:: REQUIRED ACTION ::
Go through the material line by line and copy each one with the word "core".

:: SOURCE RECORDS ::
++++++++++++++++++++

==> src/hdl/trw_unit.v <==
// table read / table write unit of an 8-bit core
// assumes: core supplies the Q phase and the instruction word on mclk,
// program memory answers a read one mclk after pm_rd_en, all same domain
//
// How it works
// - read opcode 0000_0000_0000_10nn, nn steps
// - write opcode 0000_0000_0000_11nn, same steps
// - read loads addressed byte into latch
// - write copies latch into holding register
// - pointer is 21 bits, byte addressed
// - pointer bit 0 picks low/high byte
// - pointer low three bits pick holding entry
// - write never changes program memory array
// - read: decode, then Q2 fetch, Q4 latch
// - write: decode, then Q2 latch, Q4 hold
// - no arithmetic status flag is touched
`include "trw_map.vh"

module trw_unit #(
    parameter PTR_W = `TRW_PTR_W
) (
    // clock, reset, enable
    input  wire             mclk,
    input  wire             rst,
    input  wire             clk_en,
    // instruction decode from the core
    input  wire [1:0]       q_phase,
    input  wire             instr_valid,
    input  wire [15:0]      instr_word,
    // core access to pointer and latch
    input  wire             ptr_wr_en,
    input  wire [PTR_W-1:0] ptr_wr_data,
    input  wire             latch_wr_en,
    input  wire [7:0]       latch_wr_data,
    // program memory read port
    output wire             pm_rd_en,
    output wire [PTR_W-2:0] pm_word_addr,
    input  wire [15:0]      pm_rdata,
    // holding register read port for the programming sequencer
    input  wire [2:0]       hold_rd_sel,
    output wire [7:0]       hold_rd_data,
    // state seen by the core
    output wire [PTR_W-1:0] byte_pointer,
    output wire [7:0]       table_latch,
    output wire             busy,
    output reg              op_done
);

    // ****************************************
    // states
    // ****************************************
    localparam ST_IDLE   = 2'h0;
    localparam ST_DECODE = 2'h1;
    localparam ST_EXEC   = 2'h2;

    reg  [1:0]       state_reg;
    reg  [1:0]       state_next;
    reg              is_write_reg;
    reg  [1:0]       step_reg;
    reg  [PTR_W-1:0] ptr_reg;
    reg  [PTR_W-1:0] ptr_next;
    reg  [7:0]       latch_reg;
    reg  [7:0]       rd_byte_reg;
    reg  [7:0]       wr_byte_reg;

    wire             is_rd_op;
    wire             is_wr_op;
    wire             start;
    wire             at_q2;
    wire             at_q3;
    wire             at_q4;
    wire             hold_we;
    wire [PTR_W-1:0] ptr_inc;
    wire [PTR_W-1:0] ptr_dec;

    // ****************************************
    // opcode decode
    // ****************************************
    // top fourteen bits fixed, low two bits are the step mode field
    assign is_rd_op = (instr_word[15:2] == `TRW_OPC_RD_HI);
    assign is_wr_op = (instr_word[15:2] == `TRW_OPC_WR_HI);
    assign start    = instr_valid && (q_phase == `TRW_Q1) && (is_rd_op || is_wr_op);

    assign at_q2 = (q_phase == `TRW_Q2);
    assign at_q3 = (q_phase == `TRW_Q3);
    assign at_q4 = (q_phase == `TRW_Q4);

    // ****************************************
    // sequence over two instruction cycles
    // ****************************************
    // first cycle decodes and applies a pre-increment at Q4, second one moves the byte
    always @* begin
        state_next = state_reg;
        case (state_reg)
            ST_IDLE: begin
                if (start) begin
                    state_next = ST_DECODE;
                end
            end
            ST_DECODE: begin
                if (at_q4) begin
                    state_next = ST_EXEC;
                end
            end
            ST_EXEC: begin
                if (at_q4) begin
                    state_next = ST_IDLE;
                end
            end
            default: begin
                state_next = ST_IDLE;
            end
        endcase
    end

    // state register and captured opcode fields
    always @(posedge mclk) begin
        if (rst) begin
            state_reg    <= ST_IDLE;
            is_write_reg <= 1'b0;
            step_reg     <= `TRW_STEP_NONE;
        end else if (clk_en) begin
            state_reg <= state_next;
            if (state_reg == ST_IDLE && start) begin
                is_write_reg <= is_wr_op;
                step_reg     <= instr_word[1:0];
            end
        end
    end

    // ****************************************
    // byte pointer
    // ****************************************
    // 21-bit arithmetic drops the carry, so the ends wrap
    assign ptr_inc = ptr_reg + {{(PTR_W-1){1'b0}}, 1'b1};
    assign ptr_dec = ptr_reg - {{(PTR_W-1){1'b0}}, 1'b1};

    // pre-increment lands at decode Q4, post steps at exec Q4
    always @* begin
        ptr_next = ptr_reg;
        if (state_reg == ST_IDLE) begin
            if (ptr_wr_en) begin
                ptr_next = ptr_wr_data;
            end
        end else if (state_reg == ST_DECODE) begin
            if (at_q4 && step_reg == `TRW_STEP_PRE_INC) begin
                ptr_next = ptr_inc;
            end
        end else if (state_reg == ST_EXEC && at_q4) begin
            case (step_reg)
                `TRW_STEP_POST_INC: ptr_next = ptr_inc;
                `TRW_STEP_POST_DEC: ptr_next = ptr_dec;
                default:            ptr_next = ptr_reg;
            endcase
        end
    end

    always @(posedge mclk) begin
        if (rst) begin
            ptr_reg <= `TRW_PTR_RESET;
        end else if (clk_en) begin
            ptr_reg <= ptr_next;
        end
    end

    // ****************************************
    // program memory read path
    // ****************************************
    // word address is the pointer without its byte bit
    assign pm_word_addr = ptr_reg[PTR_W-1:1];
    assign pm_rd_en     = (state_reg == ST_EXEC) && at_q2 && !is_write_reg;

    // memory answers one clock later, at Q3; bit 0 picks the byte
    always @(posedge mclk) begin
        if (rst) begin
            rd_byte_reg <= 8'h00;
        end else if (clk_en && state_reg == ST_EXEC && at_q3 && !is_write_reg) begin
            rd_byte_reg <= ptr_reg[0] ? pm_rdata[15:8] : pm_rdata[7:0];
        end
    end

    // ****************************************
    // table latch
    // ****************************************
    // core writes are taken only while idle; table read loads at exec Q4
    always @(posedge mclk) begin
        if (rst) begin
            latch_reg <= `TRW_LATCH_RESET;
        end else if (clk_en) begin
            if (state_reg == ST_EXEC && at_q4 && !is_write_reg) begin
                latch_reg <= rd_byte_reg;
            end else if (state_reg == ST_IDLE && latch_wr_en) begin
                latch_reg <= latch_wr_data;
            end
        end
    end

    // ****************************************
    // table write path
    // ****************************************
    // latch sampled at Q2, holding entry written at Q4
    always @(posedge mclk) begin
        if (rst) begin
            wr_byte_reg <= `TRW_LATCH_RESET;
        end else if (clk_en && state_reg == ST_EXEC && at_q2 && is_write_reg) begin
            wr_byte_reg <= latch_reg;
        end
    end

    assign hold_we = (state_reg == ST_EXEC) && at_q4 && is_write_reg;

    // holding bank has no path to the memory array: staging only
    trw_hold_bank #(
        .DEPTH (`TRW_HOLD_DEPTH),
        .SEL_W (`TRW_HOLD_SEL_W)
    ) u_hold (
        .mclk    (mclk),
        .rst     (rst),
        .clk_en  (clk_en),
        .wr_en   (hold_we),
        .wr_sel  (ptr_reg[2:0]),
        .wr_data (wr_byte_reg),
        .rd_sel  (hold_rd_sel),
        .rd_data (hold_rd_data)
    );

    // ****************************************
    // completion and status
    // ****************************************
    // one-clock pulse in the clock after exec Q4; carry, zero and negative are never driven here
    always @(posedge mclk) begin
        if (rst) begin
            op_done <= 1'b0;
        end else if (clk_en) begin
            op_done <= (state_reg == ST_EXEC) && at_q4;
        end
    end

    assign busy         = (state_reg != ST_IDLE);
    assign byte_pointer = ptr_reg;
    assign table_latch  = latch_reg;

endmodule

++++++++++++++++++++

:: TASK SOLUTION ::
// table read / table write unit of an 8-bit core
// assumes: core supplies the Q phase and the instruction word on mclk,
    // instruction decode from the core
    // core access to pointer and latch
    // state seen by the core
    // core writes are taken only while idle; table read loads at exec Q4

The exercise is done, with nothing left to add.